What You Need To Know

  • Glen Hills Middle School STEM students sent experiments testing CO2 in microgravity and a nano generator to NASA

  • Students are also using an ExoLab to test how plants grow in lunar soil

  • Glen Hills Teacher Lalitha Murali said she wanted her students to see that their input is valuable while also exploring the opportunities a career in STEM can provide

Elena Johansen, an eighth grader, put a bit of aluminum foil and a small bead inside of a plastic eggshell.

She said she hopes it can serve as a nano generator in space.

“I think having something on hand that could generate electricity, even if it is just a small reusable source that could be something that is potentially useful,” said Johansen.

Johansen said they are also using an ExoLab to see how plants react to lunar soil.

(Spectrum News 1/Phillip Boudreaux)

“The astronauts in the ISS (International Space Station) will need this kind of food, especially if we are going to be having some sort of lunar civilization,” said Johansen. “One of those civilizations needs some sort of sustainable food production.”

Johansen’s classmate Philippe Geli is working with a device designed to detect how CO2 operates in microgravity.

“We’re focusing on CO2, which is denser than air, and this is going to be a problem for astronauts on the ISS because too much CO2 may lead to certain death,” said Geli.

NASA gave Glen Hills teacher Lalitha Murali a chance to try out their microgravity experiment.

She said she wanted her students to see that their input is valuable while also exploring the opportunities a career in STEM can provide.

“What a cool opportunity for sixth, seventh and eighth graders to see their idea come into action and how that is going to help our future astronauts,” said Murali. “I get goosebumps to even think about it and because of them, I got the opportunity to fly a zero-gravity flight and they were able to see their experiment in action.”

(Please courtesy: Lalitha Murali)

It’s something Geli won’t forget because he said he wants to become an astronaut.

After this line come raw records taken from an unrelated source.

[config.mk]
export PLATFORM = sky130hd
export DESIGN_NAME = shift_sequencer
export DESIGN_NICKNAME = d
export VERILOG_FILES = /design/src/rtl/shift_seq_pkg.sv /design/src/rtl/shift_sequencer_shifter.sv /design/src/rtl/shift_sequencer.sv
export SDC_FILE = /design/constraint.sdc
export NUM_CORES = 1
export LEC_CHECK = 0
export ABC_AREA = 1
export CELL_PAD_IN_SITES_DETAIL_PLACEMENT = 2
export CELL_PAD_IN_SITES_GLOBAL_PLACEMENT = 2
export CORE_ASPECT_RATIO = 1.2
export CORE_MARGIN = 5
export CORE_UTILIZATION = 24
export CTS_BUF_LIST = sky130_fd_sc_hd__clkbuf_8
export CTS_CLUSTER_DIAMETER = 30
export DETAILED_ROUTE_END_ITERATION = 8
export GPL_TIMING_DRIVEN = 0
export PLACE_DENSITY = 0.82
export SETUP_SLACK_MARGIN = 0.3
export SYNTH_ARGS = -nofsm -noshare
export SYNTH_HDL_FRONTEND = slang
export SYNTH_HIERARCHICAL = 1
export SYNTH_SLANG_ARGS = --single-unit
[constraint.sdc]
create_clock -name clk -period 1.2 [get_ports clk]
set_input_delay 0.24 -clock clk [delete_from_list [all_inputs] [get_ports clk]]
set_output_delay 0.24 -clock clk [all_outputs]
set_load 0.1 [all_outputs]
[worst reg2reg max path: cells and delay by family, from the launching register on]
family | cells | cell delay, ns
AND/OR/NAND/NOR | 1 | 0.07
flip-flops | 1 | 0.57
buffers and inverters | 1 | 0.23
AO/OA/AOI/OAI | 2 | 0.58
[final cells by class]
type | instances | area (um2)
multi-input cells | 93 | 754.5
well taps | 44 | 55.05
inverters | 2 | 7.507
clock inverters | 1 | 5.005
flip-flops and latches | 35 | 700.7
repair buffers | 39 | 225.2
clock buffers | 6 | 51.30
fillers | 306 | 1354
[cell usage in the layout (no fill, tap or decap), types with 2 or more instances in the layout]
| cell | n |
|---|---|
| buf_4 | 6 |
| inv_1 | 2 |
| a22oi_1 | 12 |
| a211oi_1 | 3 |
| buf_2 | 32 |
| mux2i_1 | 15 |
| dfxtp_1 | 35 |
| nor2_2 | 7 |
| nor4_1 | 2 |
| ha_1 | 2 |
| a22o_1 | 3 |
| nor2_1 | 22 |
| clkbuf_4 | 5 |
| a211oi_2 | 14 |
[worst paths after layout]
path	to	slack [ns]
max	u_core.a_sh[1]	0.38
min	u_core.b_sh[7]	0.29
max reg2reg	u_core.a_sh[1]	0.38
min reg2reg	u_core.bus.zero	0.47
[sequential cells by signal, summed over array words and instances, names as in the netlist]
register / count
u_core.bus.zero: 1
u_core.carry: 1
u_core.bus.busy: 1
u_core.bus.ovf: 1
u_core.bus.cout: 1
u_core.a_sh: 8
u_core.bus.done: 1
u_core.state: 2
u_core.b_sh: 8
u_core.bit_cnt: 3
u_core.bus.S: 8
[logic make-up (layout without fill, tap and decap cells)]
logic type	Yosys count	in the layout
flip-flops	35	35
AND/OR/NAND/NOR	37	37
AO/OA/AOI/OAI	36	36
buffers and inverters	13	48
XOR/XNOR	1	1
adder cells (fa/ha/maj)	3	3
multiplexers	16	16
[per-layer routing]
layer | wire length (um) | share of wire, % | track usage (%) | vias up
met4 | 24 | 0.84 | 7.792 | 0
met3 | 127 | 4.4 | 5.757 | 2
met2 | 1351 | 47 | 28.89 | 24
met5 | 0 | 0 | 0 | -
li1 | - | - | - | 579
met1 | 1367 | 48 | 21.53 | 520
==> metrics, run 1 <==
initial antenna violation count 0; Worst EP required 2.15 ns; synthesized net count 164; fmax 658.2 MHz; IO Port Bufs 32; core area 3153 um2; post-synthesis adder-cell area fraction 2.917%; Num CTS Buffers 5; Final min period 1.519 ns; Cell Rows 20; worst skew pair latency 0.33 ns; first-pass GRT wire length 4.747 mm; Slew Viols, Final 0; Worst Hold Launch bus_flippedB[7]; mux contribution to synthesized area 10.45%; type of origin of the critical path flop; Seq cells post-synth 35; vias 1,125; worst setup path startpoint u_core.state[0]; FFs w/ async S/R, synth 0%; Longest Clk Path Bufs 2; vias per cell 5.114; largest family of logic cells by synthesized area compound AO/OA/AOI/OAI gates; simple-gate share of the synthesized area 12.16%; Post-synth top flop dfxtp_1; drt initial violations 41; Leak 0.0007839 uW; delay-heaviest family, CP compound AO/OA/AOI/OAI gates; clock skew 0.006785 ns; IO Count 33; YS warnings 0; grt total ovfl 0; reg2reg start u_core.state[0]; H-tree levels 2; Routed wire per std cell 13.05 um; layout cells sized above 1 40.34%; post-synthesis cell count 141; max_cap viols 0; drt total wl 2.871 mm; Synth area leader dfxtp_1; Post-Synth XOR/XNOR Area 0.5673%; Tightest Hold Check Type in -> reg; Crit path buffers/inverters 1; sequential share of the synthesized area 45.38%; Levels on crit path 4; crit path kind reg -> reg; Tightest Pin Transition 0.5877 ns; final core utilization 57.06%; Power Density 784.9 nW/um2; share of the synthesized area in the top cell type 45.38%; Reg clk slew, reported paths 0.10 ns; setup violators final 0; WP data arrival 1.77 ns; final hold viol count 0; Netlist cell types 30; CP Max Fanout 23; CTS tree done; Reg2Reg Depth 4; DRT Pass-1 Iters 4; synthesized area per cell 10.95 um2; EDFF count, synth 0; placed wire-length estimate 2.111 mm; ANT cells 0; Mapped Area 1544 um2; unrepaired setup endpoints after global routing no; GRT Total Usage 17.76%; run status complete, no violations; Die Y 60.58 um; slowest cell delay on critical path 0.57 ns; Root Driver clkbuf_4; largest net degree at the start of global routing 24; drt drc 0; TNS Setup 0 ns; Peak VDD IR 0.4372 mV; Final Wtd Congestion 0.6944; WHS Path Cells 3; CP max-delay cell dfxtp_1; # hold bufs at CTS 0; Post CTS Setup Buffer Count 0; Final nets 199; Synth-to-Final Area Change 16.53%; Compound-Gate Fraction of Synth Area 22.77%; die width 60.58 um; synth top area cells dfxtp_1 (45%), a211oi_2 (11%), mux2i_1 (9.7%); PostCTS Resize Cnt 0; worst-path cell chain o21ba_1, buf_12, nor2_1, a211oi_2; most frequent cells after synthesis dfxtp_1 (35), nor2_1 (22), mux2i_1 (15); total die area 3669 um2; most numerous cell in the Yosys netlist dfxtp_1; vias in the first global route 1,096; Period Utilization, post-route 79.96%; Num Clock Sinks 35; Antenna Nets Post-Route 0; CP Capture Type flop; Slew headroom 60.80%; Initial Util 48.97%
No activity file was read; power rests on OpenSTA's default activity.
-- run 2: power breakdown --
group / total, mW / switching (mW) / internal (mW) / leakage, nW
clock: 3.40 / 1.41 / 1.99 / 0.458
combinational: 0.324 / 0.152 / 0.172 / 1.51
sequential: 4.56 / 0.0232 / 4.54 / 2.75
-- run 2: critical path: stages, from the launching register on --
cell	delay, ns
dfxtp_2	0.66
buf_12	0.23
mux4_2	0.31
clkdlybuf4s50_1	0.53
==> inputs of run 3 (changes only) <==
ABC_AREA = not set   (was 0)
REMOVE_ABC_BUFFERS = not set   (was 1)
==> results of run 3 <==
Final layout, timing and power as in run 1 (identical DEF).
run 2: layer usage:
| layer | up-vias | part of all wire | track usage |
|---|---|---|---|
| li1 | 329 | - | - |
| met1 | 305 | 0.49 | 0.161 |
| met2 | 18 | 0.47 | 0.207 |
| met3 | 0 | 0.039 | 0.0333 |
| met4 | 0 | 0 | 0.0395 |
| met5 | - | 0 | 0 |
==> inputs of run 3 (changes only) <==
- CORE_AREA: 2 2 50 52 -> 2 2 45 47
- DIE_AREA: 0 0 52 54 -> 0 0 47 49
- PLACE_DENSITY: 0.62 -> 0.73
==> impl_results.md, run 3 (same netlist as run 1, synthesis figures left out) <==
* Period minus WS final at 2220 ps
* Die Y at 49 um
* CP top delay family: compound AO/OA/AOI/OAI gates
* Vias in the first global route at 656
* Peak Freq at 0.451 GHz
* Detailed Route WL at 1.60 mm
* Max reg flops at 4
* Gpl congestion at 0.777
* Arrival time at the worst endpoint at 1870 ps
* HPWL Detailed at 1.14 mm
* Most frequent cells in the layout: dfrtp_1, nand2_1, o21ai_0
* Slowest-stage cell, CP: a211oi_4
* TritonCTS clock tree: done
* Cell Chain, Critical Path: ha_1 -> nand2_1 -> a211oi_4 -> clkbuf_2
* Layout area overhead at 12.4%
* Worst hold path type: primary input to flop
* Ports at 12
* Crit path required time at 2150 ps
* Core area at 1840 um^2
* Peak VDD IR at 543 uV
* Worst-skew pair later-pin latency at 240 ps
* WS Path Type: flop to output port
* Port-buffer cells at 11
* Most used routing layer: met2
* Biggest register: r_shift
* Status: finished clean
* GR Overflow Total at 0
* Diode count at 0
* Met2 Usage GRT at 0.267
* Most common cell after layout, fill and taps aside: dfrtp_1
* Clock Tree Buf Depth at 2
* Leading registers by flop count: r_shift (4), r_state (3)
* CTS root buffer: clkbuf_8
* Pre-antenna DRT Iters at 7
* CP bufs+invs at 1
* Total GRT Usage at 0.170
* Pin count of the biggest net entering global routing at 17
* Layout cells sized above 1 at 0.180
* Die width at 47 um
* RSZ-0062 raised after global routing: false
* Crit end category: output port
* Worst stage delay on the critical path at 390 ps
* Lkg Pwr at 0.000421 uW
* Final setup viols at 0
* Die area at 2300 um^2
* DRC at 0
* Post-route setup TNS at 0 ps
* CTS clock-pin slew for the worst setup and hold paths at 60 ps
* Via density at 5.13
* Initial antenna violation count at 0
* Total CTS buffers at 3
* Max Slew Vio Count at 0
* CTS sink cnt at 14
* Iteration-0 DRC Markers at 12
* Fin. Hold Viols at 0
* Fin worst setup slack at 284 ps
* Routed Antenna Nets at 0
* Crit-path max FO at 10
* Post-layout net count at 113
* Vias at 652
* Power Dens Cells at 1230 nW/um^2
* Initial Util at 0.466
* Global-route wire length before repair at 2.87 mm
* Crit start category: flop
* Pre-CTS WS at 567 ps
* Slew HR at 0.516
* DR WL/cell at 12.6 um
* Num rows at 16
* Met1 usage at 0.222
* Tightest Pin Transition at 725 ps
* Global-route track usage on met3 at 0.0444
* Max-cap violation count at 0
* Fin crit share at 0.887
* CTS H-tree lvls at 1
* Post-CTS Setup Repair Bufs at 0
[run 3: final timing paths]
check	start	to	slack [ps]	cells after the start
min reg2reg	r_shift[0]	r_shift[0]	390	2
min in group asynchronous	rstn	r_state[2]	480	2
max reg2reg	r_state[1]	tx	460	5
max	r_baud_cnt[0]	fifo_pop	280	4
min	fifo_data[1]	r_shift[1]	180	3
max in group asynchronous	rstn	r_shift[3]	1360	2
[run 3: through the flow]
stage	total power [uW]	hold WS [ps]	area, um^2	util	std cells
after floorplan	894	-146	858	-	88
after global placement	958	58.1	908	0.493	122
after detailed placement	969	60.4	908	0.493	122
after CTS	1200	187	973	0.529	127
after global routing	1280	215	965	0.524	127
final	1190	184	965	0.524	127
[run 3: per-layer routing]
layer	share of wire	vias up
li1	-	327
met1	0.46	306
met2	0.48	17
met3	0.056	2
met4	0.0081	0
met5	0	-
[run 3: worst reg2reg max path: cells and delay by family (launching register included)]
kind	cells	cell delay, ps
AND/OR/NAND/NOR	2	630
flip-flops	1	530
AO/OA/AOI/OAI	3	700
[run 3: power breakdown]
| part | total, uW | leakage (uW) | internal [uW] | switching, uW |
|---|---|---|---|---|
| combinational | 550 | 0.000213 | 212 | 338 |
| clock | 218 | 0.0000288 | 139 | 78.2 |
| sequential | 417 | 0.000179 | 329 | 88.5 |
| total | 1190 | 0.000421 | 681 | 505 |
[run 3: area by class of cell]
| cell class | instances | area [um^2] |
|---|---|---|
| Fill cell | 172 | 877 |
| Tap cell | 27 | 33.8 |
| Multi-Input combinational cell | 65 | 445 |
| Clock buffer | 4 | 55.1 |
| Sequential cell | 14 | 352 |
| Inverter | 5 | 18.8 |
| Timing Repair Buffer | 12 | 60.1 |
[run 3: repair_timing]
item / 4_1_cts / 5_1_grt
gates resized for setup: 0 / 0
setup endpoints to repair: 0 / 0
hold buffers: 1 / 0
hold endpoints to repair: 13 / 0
==> config.mk <==
export PLATFORM = sky130hd
export DESIGN_NAME = de_reg
export DESIGN_NICKNAME = d
export VERILOG_FILES = /design/src/rtl/de_reg_pkg.sv /design/src/rtl/de_reg_pipe_field.sv /design/src/rtl/de_reg.sv
export SDC_FILE = /design/constraint.sdc
export NUM_CORES = 1
export LEC_CHECK = 0
export ABC_AREA = 1
export BUFFER_PORTS_ARGS = -buffer_cell sky130_fd_sc_hd__clkbuf_2
export CORE_MARGIN = 8
export CORE_UTILIZATION = 25
export DETAILED_ROUTE_END_ITERATION = 10
export GPL_TIMING_DRIVEN = 0
export HOLD_SLACK_MARGIN = 0.06
export PLACE_DENSITY = 0.6
export SLEW_MARGIN = 20
export SYNTH_ARGS = -nofsm -noshare
export SYNTH_HDL_FRONTEND = slang
export SYNTH_SLANG_ARGS = --single-unit
==> constraint.sdc <==
create_clock -name clk -period 4.7 [get_ports clk]
set_input_delay 0.235 -clock clk [delete_from_list [all_inputs] [get_ports clk]]
set_output_delay 0.235 -clock clk [all_outputs]
set_load 0.01 [all_outputs]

“Doing something that helps with space really helps my career, you know,” said Geli.

Johansen said she has visions of becoming an environmental engineer.

“I’m someone who really likes a challenge, problem solving and something to really look into and research, but also find a creative way to solve it ourselves,” she said.

They said these experiments have motivated them even more to one day pursue careers in STEM.

Murali said three students from Glen Hills will also go to Virginia from June 17-20 to see the rocket launch.